Bill Mead married Bessie Anderson, and the seven little tow-headed Meads, stair-stepping down the years, played with the third generation here as we used to play in the years gone by. Bill is president of the bank on the corner where the old Whately store stood and is a share-holder in several big Kansas City concerns. Bessie lost her rosy cheeks years ago, but she has her seven children; the youngest of them, Phil, named for me, will graduate from the Kansas University this year. Lettie Conlow was always on the uncertain list with us. No Conlow could do much with a horse except to put shoes under it. It was a trick of hers to lag behind and call to me to tighten a girth, while Marjie raced on with Dave Mead or Tell Mapleson. Tell liked Lettie, and it rasped my spirit to be made the object of her preference and his jealousy. Once when we were alone his anger boiled hot, and he shook his fist at me and cried:

"You mean pup! You want to take my girl from me. I can lick you, and I'm going to do it."
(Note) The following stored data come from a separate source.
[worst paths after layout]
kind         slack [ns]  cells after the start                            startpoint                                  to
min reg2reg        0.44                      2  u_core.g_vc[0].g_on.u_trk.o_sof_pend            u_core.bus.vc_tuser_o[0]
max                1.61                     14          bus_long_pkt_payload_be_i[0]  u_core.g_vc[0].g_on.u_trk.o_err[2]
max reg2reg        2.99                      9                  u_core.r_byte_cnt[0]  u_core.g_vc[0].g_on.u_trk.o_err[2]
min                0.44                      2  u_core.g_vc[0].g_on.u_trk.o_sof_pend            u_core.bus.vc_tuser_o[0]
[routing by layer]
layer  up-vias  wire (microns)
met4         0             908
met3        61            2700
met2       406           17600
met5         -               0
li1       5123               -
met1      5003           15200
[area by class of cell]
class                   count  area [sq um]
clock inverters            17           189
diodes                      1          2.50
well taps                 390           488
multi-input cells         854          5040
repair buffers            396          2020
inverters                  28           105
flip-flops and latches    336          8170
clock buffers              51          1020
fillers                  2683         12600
File: src/rtl/toggle_delay_line.sv
// Programmable per-channel delay line for two-phase request channels.
// Each input transition is timestamped, queued, and replayed on outR when its due time arrives.
module toggle_delay_line #(
  parameter int CH          = 4,
  parameter int DLY_W       = 6,
  parameter int DEPTH       = 4,
  parameter int SYNC_STAGES = 2
) (
  input  logic                  clk,
  input  logic                  rst_n,
  input  logic [CH-1:0]         inR,
  input  logic [CH*DLY_W-1:0]   dly_cfg,
  output logic [CH-1:0]         outR,
  output logic [CH-1:0]         busy,
  output logic [CH-1:0]         ovf,
  input  logic [CH-1:0]         ovf_clr
);

  localparam int PTR_W = (DEPTH > 1) ? $clog2(DEPTH) : 1;
  localparam int OCC_W = PTR_W + 1;
  localparam int TS_W  = DLY_W + PTR_W + 2;

  // Wrap-aware ordering: a is after b when the modular distance is nonzero and in the lower half.
  function automatic logic ts_after(input logic [TS_W-1:0] a, input logic [TS_W-1:0] b);
    logic [TS_W-1:0] diff;
    diff = a - b;
    return (diff != {TS_W{1'b0}}) && !diff[TS_W-1];
  endfunction

  function automatic logic [TS_W-1:0] next_due(input logic [TS_W-1:0] now,
                                               input logic [DLY_W-1:0] d,
                                               input logic             has_tail,
                                               input logic [TS_W-1:0]  tail);
    logic [TS_W-1:0] base;
    if (d == {DLY_W{1'b0}}) begin
      base = now + TS_W'(1);
    end else begin
      base = now + TS_W'(d);
    end
    if (has_tail && !ts_after(base, tail)) begin
      return tail + TS_W'(1);
    end else begin
      return base;
    end
  endfunction

  logic [CH-1:0] sync_out;

  generate
    if (SYNC_STAGES == 0) begin : g_nosync
      assign sync_out = inR;
    end else begin : g_sync
      logic [SYNC_STAGES-1:0][CH-1:0] sync_q, sync_d;

      always_comb begin
        sync_d    = sync_q;
        sync_d[0] = inR;
        for (int s = 1; s < SYNC_STAGES; s++) begin
          sync_d[s] = sync_q[s-1];
        end
      end

      always_ff @(posedge clk) begin
        if (!rst_n) begin
          sync_q <= '0;
        end else begin
          sync_q <= sync_d;
        end
      end

      assign sync_out = sync_q[SYNC_STAGES-1];
    end
  endgenerate

  logic [CH-1:0]                       prev_q, prev_d;
  logic [TS_W-1:0]                     cnt_q, cnt_d;
  logic [CH-1:0][DEPTH-1:0][TS_W-1:0]  mem_q, mem_d;
  logic [CH-1:0][PTR_W-1:0]            rd_q, rd_d, wr_q, wr_d;
  logic [CH-1:0][OCC_W-1:0]            occ_q, occ_d;
  logic [CH-1:0][TS_W-1:0]             tail_q, tail_d;
  logic [CH-1:0]                       outr_q, outr_d, busy_q, busy_d, ovf_q, ovf_d;

  logic [CH-1:0]             ev_s, pop_s, push_s, drop_s;
  logic [CH-1:0][TS_W-1:0]   due_s;

  // Event detection, due-time computation and push/pop/drop decisions per channel.
  always_comb begin
    prev_d = sync_out;
    cnt_d  = cnt_q + TS_W'(1);
    ev_s   = sync_out ^ prev_q;
    pop_s  = '0;
    push_s = '0;
    drop_s = '0;
    due_s  = '0;
    for (int i = 0; i < CH; i++) begin
      due_s[i]  = next_due(cnt_q, dly_cfg[i*DLY_W +: DLY_W],
                           occ_q[i] != {OCC_W{1'b0}}, tail_q[i]);
      pop_s[i]  = (occ_q[i] != {OCC_W{1'b0}}) && (mem_q[i][rd_q[i]] == cnt_q);
      push_s[i] = ev_s[i] && ((occ_q[i] != OCC_W'(DEPTH)) || pop_s[i]);
      drop_s[i] = ev_s[i] && (occ_q[i] == OCC_W'(DEPTH)) && !pop_s[i];
    end
  end

  // FIFO, output and flag next-state; a pop frees its slot for a push on the same edge.
  always_comb begin
    mem_d  = mem_q;
    rd_d   = rd_q;
    wr_d   = wr_q;
    occ_d  = occ_q;
    tail_d = tail_q;
    outr_d = outr_q;
    busy_d = busy_q;
    ovf_d  = ovf_q;
    for (int i = 0; i < CH; i++) begin
      if (push_s[i]) begin
        mem_d[i][wr_q[i]] = due_s[i];
        wr_d[i]           = wr_q[i] + PTR_W'(1);
        tail_d[i]         = due_s[i];
      end else begin
        wr_d[i]   = wr_q[i];
        tail_d[i] = tail_q[i];
      end
      if (pop_s[i]) begin
        rd_d[i]   = rd_q[i] + PTR_W'(1);
        outr_d[i] = ~outr_q[i];
      end else begin
        rd_d[i]   = rd_q[i];
        outr_d[i] = outr_q[i];
      end
      case ({push_s[i], pop_s[i]})
        2'b10:   occ_d[i] = occ_q[i] + OCC_W'(1);
        2'b01:   occ_d[i] = occ_q[i] - OCC_W'(1);
        default: occ_d[i] = occ_q[i];
      endcase
      busy_d[i] = (occ_d[i] != {OCC_W{1'b0}});
      ovf_d[i]  = drop_s[i] | (ovf_q[i] & ~ovf_clr[i]);
    end
  end

  // State registers; reset discards all pending events without toggling outR.
  always_ff @(posedge clk) begin
    if (!rst_n) begin
      prev_q <= '0;
      cnt_q  <= '0;
      mem_q  <= '0;
      rd_q   <= '0;
      wr_q   <= '0;
      occ_q  <= '0;
      tail_q <= '0;
      outr_q <= '0;
      busy_q <= '0;
      ovf_q  <= '0;
    end else begin
      prev_q <= prev_d;
      cnt_q  <= cnt_d;
      mem_q  <= mem_d;
      rd_q   <= rd_d;
      wr_q   <= wr_d;
      occ_q  <= occ_d;
      tail_q <= tail_d;
      outr_q <= outr_d;
      busy_q <= busy_d;
      ovf_q  <= ovf_d;
    end
  end

  assign outR = outr_q;
  assign busy = busy_q;
  assign ovf  = ovf_q;

endmodule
I was bigger than Tell, and he knew my strength.

"I wish to goodness you would," I said. "I'd rather be licked than to have a girl I don't care for always smiling at me."
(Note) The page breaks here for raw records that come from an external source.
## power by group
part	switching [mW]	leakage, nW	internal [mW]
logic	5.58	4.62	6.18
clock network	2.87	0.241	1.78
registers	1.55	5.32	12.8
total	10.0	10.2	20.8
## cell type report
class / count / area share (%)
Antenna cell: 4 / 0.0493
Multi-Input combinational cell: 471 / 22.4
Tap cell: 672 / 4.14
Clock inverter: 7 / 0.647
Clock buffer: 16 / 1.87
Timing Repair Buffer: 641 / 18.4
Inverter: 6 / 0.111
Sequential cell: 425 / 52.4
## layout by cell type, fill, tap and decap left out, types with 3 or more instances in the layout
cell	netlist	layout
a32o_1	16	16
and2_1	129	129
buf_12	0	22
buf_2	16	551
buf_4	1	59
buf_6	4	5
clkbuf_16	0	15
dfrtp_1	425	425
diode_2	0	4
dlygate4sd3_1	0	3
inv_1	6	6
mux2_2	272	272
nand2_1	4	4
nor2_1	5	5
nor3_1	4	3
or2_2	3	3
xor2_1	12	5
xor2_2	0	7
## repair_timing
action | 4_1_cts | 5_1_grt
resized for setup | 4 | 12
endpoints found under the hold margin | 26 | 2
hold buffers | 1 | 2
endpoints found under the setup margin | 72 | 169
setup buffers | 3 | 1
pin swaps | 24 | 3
**src/rtl/axistream_forwarder.sv**
```systemverilog
// rtl/axistream_forwarder.sv - claims forwarder packets, reads packet memory, emits AXI-Stream
// Optional FWD_STATS_EN adds pkt_count/byte_count outputs.
module axistream_forwarder #(
    parameter int PACKET_MEM_BYTES   = 2048,
    parameter int PACKMEM_DATA_WIDTH = 64,
    parameter int PLEN_WIDTH         = 32,
    parameter int FIFO_DEPTH         = 4,
    localparam int BPW               = PACKMEM_DATA_WIDTH / 8,
    localparam int PACKMEM_ADDR_WIDTH = $clog2(PACKET_MEM_BYTES) - $clog2(BPW)
) (
    input  logic                          clk,
    input  logic                          rst,
    input  logic                          rdy_for_fwd,
    output logic                          rdy_for_fwd_ack,
    input  logic [PLEN_WIDTH-1:0]         fwd_byte_len,
    output logic [PACKMEM_ADDR_WIDTH-1:0] fwd_addr,
    output logic                          fwd_rd_en,
    input  logic [PACKMEM_DATA_WIDTH-1:0] fwd_rd_data,
    input  logic                          fwd_rd_data_vld,
    output logic                          fwd_done,
    output logic [PACKMEM_DATA_WIDTH-1:0] m_axis_tdata,
    output logic [BPW-1:0]                m_axis_tkeep,
    output logic                          m_axis_tlast,
    output logic                          m_axis_tvalid,
    input  logic                          m_axis_tready
`ifdef FWD_STATS_EN
    ,
    output logic [31:0]                   pkt_count,
    output logic [31:0]                   byte_count
`endif
);

    localparam int BPW_LOG = $clog2(BPW);
    localparam int LW      = $clog2(PACKET_MEM_BYTES) + 1;
    localparam int CW      = PACKMEM_ADDR_WIDTH + 1;
    localparam int FAW     = $clog2(FIFO_DEPTH);
    localparam int FCW     = FAW + 1;

    typedef enum logic [2:0] {IDLE, ACK, LEN, READ, DRAIN, DONE} state_t;
    state_t state;

    logic [LW-1:0]  len_q;
    logic [CW-1:0]  nwords, issue_cnt, rx_cnt, pop_cnt;
    logic [FCW-1:0] outstanding, fifo_count;
    logic [FAW-1:0] wr_ptr, rd_ptr;

    logic [PACKMEM_DATA_WIDTH-1:0] mem_data [FIFO_DEPTH];
    logic [BPW-1:0]                mem_keep [FIFO_DEPTH];
    logic                          mem_last [FIFO_DEPTH];

    logic [LW-1:0]  len_clamped;
    logic [CW-1:0]  nwords_next;
    logic [FCW:0]   credit_used;
    logic [BPW_LOG-1:0] len_rem;
    logic [BPW-1:0] keep_final, push_keep;
    logic           issue, push, pop, push_last;

    always_comb begin
        len_clamped = (fwd_byte_len > PLEN_WIDTH'(PACKET_MEM_BYTES)) ? LW'(PACKET_MEM_BYTES)
                                                                     : fwd_byte_len[LW-1:0];
        nwords_next = CW'((len_clamped + LW'(BPW - 1)) >> BPW_LOG);
        credit_used = {1'b0, outstanding} + {1'b0, fifo_count};
        issue       = (state == READ) && (credit_used < (FCW+1)'(FIFO_DEPTH));
        // Read data is only meaningful while this packet is in flight.
        push        = fwd_rd_data_vld && ((state == READ) || (state == DRAIN));
        pop         = (fifo_count != '0) && m_axis_tready;
        len_rem     = len_q[BPW_LOG-1:0];
        keep_final  = (len_rem == '0) ? {BPW{1'b1}} : ~({BPW{1'b1}} >> len_rem);
        push_last   = (rx_cnt == nwords - CW'(1));
        push_keep   = push_last ? keep_final : {BPW{1'b1}};
    end

    assign m_axis_tvalid = (fifo_count != '0);
    assign m_axis_tdata  = m_axis_tvalid ? mem_data[rd_ptr] : '0;
    assign m_axis_tkeep  = m_axis_tvalid ? mem_keep[rd_ptr] : '0;
    assign m_axis_tlast  = m_axis_tvalid & mem_last[rd_ptr];

    always_ff @(posedge clk) begin
        if (push) begin
            mem_data[wr_ptr] <= fwd_rd_data;
            mem_keep[wr_ptr] <= push_keep;
            mem_last[wr_ptr] <= push_last;
        end
    end

    always_ff @(posedge clk) begin
        if (rst) begin
            state           <= IDLE;
            rdy_for_fwd_ack <= 1'b0;
            fwd_done        <= 1'b0;
            fwd_rd_en       <= 1'b0;
            fwd_addr        <= '0;
            len_q           <= '0;
            nwords          <= '0;
            issue_cnt       <= '0;
            rx_cnt          <= '0;
            pop_cnt         <= '0;
            outstanding     <= '0;
            fifo_count      <= '0;
            wr_ptr          <= '0;
            rd_ptr          <= '0;
`ifdef FWD_STATS_EN
            pkt_count       <= '0;
            byte_count      <= '0;
`endif
        end else begin
            rdy_for_fwd_ack <= 1'b0;
            fwd_done        <= 1'b0;
            fwd_rd_en       <= 1'b0;

            case (state)
                IDLE: begin
                    if (rdy_for_fwd) begin
                        rdy_for_fwd_ack <= 1'b1;
                        state           <= ACK;
                    end
                end
                ACK: state <= LEN;
                LEN: begin
                    len_q     <= len_clamped;
                    nwords    <= nwords_next;
                    issue_cnt <= '0;
                    rx_cnt    <= '0;
                    pop_cnt   <= '0;
                    if (len_clamped == '0) begin
                        fwd_done <= 1'b1;
                        state    <= DONE;
                    end else begin
                        state    <= READ;
                    end
                end
                READ: begin
                    if (issue) begin
                        fwd_rd_en <= 1'b1;
                        fwd_addr  <= issue_cnt[PACKMEM_ADDR_WIDTH-1:0];
                        issue_cnt <= issue_cnt + CW'(1);
                        if (issue_cnt == nwords - CW'(1))
                            state <= DRAIN;
                    end
                end
                DRAIN: begin
                    if (pop_cnt == nwords) begin
                        fwd_done <= 1'b1;
                        state    <= DONE;
                    end
                end
                DONE: begin
                    state <= IDLE;
`ifdef FWD_STATS_EN
                    pkt_count  <= pkt_count + 32'd1;
                    byte_count <= byte_count + 32'(len_q);
`endif
                end
                default: state <= IDLE;
            endcase

            // Credits are taken at issue time, so the FIFO always has room for returning data.
            outstanding <= outstanding + FCW'(issue) - FCW'(push);
            fifo_count  <= fifo_count + FCW'(push) - FCW'(pop);
            if (push) begin
                wr_ptr <= wr_ptr + FAW'(1);
                rx_cnt <= rx_cnt + CW'(1);
            end
            if (pop) begin
                rd_ptr  <= rd_ptr + FAW'(1);
                pop_cnt <= pop_cnt + CW'(1);
            end
        end
    end

endmodule

```
**config.mk**
```make
export PLATFORM = sky130hd
export DESIGN_NAME = axistream_forwarder
export DESIGN_NICKNAME = d
export VERILOG_FILES = /design/src/rtl/axistream_forwarder.sv
export SDC_FILE = /design/constraint.sdc
export NUM_CORES = 1
export LEC_CHECK = 0
export BUFFER_PORTS_ARGS = -buffer_cell sky130_fd_sc_hd__buf_2
export CORE_MARGIN = 2
export CORE_UTILIZATION = 58
export DETAILED_ROUTE_END_ITERATION = 8
export HOLD_SLACK_MARGIN = 0.02
export PLACE_DENSITY = 0.8
export SLEW_MARGIN = 20
export SYNTH_ARGS = -nofsm -noshare
export SYNTH_HDL_FRONTEND = slang
export SYNTH_SLANG_ARGS = --single-unit
```
**constraint.sdc**
```tcl
create_clock -name clk -period 4.24 [get_ports clk]
set_input_delay 0.424 -clock clk [delete_from_list [all_inputs] [get_ports clk]]
set_output_delay 0.424 -clock clk [all_outputs]
set_load 0.005 [all_outputs]
```
==> summary.txt <==
Timing
  • Setup TNS: 0 ns
  • Fin. Hold Viols: 0
  • Worst-margin pin slew: 1.04 ns
  • Relative slew slack: 0.309
  • Pins Over Slew Limit: 0
  • Final setup fails: 0
  • Final Skew: about 0.023 ns
  • Crit share post-route: 0.717
  • Post-layout worst setup margin: 1.20 ns
  • RSZ-0062 raised after global routing: no
  • Peak Freq: 329 MHz
  • Final min period: 3.04 ns
  • Hold Slack: 0.128 ns

Placed design
  • GP Congestion: about 0.9
  • Dpl ws: 1.22 ns
  • # port buffers: about 190
  • Hpwl dp: between 15000 and 20000 um
  • Placed cells: 1391

Setup path
  • Critical path type: reg2reg
  • CP delay by family, top: compound AO/OA/AOI/OAI gates
  • R2R depth: 8
  • Worst Path Max Fanout: 11
  • Critical Path Stages: 8
  • Crit. End Element: flip-flop
  • Buf/Inv on CP: 1
  • Sequence of cells on the critical path: inv_1 > ha_1 > o21bai_1 > a311oi_1 > nor2_1 > a2111oi_2 > nand2_2 > or4_1
  • WP data arrival: 3.26 ns
  • CP peak stage delay: between 0.5 and 0.6 ns
  • CP Launch Type: flip-flop
  • Worst EP required: between 4 and 5 ns
  • FF-to-FF End: mem_keep[1][6]$_DFFE_PP_
  • R2R setup slack: around 1.2 ns
  • Worst R2R Start: nwords[0]$_SDFFE_PP0P_
  • CP max-delay cell: dfxtp_1

Synth
  • Cell taking the most area after synthesis: edfxtp_1
  • Async SR Flop Fraction: 0
  • Synth cell count leaders: edfxtp_1 (288), and2_1 (76), mux4_2 (72)
  • Post-Syn Instances: around 920
  • Synth Net Count: just over 1k
  • Yosys top cell area share: 0.590
  • Most numerous cell in the Yosys netlist: edfxtp_1
  • Warnings from Yosys: 0
  • Syn_area_per_cell: 15.9 sq um
  • Synth Register Bits: 353
  • Sequential cell area fraction in the yosys report: 0.679
  • Top flip-flop cell by instance count after synthesis: edfxtp_1
  • Netlist Area Pre-Place: roughly 15000 sq um
  • Count of cell types in the netlist: 64
  • Post-synth EDFFs: 288
  • Largest cells by area after synthesis: edfxtp_1 (59%), mux4_2 (11%), dfxtp_1 (8.9%), and2_1 (3.2%), xnor2_1 (1.7%)

Pwr
  • Maximum vdd drop: 0.000426 V
  • Sw Ratio: 0.264
  • Clock power share: 0.335
  • Pint: 0.00651 W
  • Seq pwr share: 0.442
  • Gate power share: 0.223
  • Pwr Density: 520 nW/um^2
  • Sw Pwr: 0.00233 W
  • Leakage: 5.94 nW

Worst hold path
  • Min-delay src: fwd_rd_data[38]
  • Hold Crit Depth: 1
  • Hold Path End: mem_data[3][38]$_DFFE_PP_
  • Hold WC Path Type: in2reg

Route
  • Iteration-0 DRC Markers: 701
  • Total wire length: 31000 um
  • Final antenna-violating net count: 0
  • WL per Instance: 21.3 um
  • DRC viols: 0
  • Via count: 8522
  • Pre-antenna DRT Iters: 6
  • Via density per instance: 5.85

Global routing
  • Vias in the first global route: 8712
  • First-pass GRT wire length: 47800 um
  • Largest net degree at the start of global routing: 74
  • Total track usage: 0.236
  • Initial antenna violation count: 5
  • Total gr overflow: 0

Outcome
  • Status: finished, final reports clean

CTS
  • CTS Buf Count: 35
  • Clock latency on the worst-skew pair: 0.52 ns
  • CTS tree: built
  • Postcts setup bufs: 0
  • Clk pin slew, worst setup/hold paths: 0.06 ns
  • Max clock buf depth: 3
  • Post-CTS Hold Fix Bufs: 0
  • CTS sink cnt: 353
  • # H-tree levels: 2
  • Root Driver: clkbuf_16
  • Cts repair resizes: 0

Floorplan
  • Die ar.: around 27000 sq um
  • Starting Density: 0.587
  • I/O pins: 186
  • Row count: between 50 and 60
  • Die height: 163 um
  • Die width: 163 um
  • Core area: 25000 sq um

Finish
  • Non-filler instance count after layout: 1456
  • Area grow syn2layout: 16.1%
  • Final core occ: 0.682
  • Ratio of cells with drive above 1 in the final layout: 0.299
  • Final #Nets: 1217

Flow run
  • Max-Cap Viols: 0
==> placed cells by master, fill, tap and decap left out, types with 17 or more instances in the layout <==
cell type	count
nand2_1	34
inv_1	20
nor2_1	61
clkbuf_16	35
dfxtp_1	63
and2_1	72
mux4_2	72
buf_2	185
xnor2_1	28
edfxtp_1	288
o21ai_0	17
xor2_1	26
nand3_1	25
a21oi_1	17
==> cell type report <==
cell class	instances	area (sq um)
fill	1633	7950
inverter	20	75.1
tap	330	413
timing repair buffer	194	1060
clock inverter	20	190
antenna	4	10.0
clock buffer	41	898
sequential	353	9960
multi-input combinational	494	4420
==> per-stage QoR <==
step,area (sq um),total power (W)
after global routing,17000,0.00920
final,17000,0.00884
after floorplan,14700,0.00516
after global placement,15900,0.00591
after detailed placement,15900,0.00595
after CTS,17000,0.00892
==> kinds of logic after synthesis <==
kind of cell | count (synthesis) | synth area share
AO/OA/AOI/OAI | 67 | 0.0302
XOR/XNOR | 55 | 0.0339
adder cells (fa/ha/maj) | 19 | 0.0171
buffers and inverters | 72 | 0.0206
flip-flops | 353 | 0.679
multiplexers | 87 | 0.121
AND/OR/NAND/NOR | 266 | 0.0978
==> worst max-delay path by stage <==
| stage | startpoint | to | slack (ns) |
|---|---|---|---|
| final | nwords[0]$_SDFFE_PP0P_ | mem_keep[1][6]$_DFFE_PP_ | 1.20 |
| after floorplan | state[2]$_SDFFE_PP0P_ | mem_data[0][0]$_DFFE_PP_ | 0.59 |
| after detailed placement | nwords[0]$_SDFFE_PP0P_ | mem_keep[0][6]$_DFFE_PP_ | 1.22 |
| after CTS | nwords[0]$_SDFFE_PP0P_ | mem_keep[1][6]$_DFFE_PP_ | 1.20 |
| after global placement | nwords[0]$_SDFFE_PP0P_ | mem_keep[0][6]$_DFFE_PP_ | 1.27 |
| after global routing | state[2]$_SDFFE_PP0P_ | outstanding[2]$_SDFF_PP0_ | 0.99 |
==> metal layers <==
| metal | up-vias | global-route usage | share of wire |
|---|---|---|---|
| li1 | 3851 | - | - |
| met1 | 4221 | 0.302 | 0.38 |
| met2 | 383 | 0.408 | 0.52 |
| met3 | 65 | 0.0423 | 0.075 |
| met4 | 2 | 0.0821 | 0.026 |
| met5 | - | 0 | 0.00042 |
==> registers in the layout, indices dropped and copies added (netlist names), 2 cells and up, named ones only <==
name,cells
state,3
wr_ptr,2
fifo_count,3
nwords,9
mem_data,256
outstanding,3
fwd_addr,8
rx_cnt,9
mem_last,4
mem_keep,28
issue_cnt,9
pop_cnt,9
len_q,3
rd_ptr,2
==> power by group through the flow <==
| stage | combinational (W) | sequential (W) | clock, W |
|---|---|---|---|
| floorplan | 0.00126 | 0.00391 | 0 |
| global route | 0.00216 | 0.00392 | 0.00311 |
| finish | 0.00197 | 0.00391 | 0.00296 |
| CTS | 0.00200 | 0.00391 | 0.00301 |
| global placement | 0.00193 | 0.00398 | 0 |
| detailed placement | 0.00196 | 0.00399 | 0 |
==> worst reg2reg max path, cell delays in order (launching register included) <==
cell and delay, ns:
dfxtp_1 0.56, inv_1 0.14, ha_1 0.36, o21bai_1 0.23, a311oi_1 0.28, nor2_1 0.08
a2111oi_2 0.46, nand2_2 0.16, or4_1 0.49
(Power assumes the default switching activity.)
<file path="config.mk">
export PLATFORM = sky130hd
export DESIGN_NAME = clk_diag_sequencer_flat
export DESIGN_NICKNAME = d
export VERILOG_FILES = /design/src/rtl/clk_diag_pkg.sv /design/src/rtl/clk_diag_sequencer_if.sv /design/src/rtl/clk_diag_rom.sv /design/src/rtl/clk_diag_sequencer.sv /design/src/flat_wrapper.sv
export SDC_FILE = /design/constraint.sdc
export NUM_CORES = 1
export LEC_CHECK = 0
export CAP_MARGIN = 20
export CELL_PAD_IN_SITES_DETAIL_PLACEMENT = 0
export CELL_PAD_IN_SITES_GLOBAL_PLACEMENT = 2
export CORE_AREA = 8 8 135 137
export CTS_CLUSTER_DIAMETER = 60
export DETAILED_ROUTE_END_ITERATION = 12
export DIE_AREA = 0 0 143 145
export GPL_ROUTABILITY_DRIVEN = 1
export PLACE_DENSITY = 0.78
export SLEW_MARGIN = 20
export SYNTH_ARGS = -nofsm -noshare
export SYNTH_HDL_FRONTEND = slang
export SYNTH_SLANG_ARGS = --single-unit
</file>
<file path="constraint.sdc">
create_clock -name clk -period 3.86 [get_ports clk]
set_clock_uncertainty 0.1 [all_clocks]
set_input_delay 0.772 -clock clk [delete_from_list [all_inputs] [get_ports clk]]
set_output_delay 0.772 -clock clk [all_outputs]
set_load 0.02 [all_outputs]
</file>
Tell's face fell, and he grinned sheepishly.

"Don't you really care for Lettie, Phil? She says you like Bess Anderson."

Was that a trick of Lettie's to put Marjie out of my thought, I wondered, or did she really know my heart? I distrusted Lettie. She was so like her black-eyed father. But I had guarded my own feelings, and the boys and girls had not guessed what Marjie was to me.

It was about this time that Father Le Claire, a French priest who had been a missionary in the Southwest, began to come and go about Springvale. His work lay mostly with the Osages farther down the Neosho, but he labored much among the Kaws. He was a kindly-spirited man, reserved, but gentle and courteous ever, and he was very fond of children. He was always in town on annuity days, when the tribes came up for their quarterly stipend from the Government. Mapleson was the Indian agent. The "Last Chance," unable to compete with its commercial rival, the Whately house, had now a drug store in the front, a harness shop in the rear and a saloon in the cellar. It was to this "Last Chance" that the Indians came for their money; and it was Father Le Claire who piloted many of them out to the trails leading southward and started them on the way to their villages, sober and possessed of their Government allowance or its equivalent in honest merchandise.

From the first visit the good priest took to Jean Pahusca, and he helped to save the young brave from many a murdering spell.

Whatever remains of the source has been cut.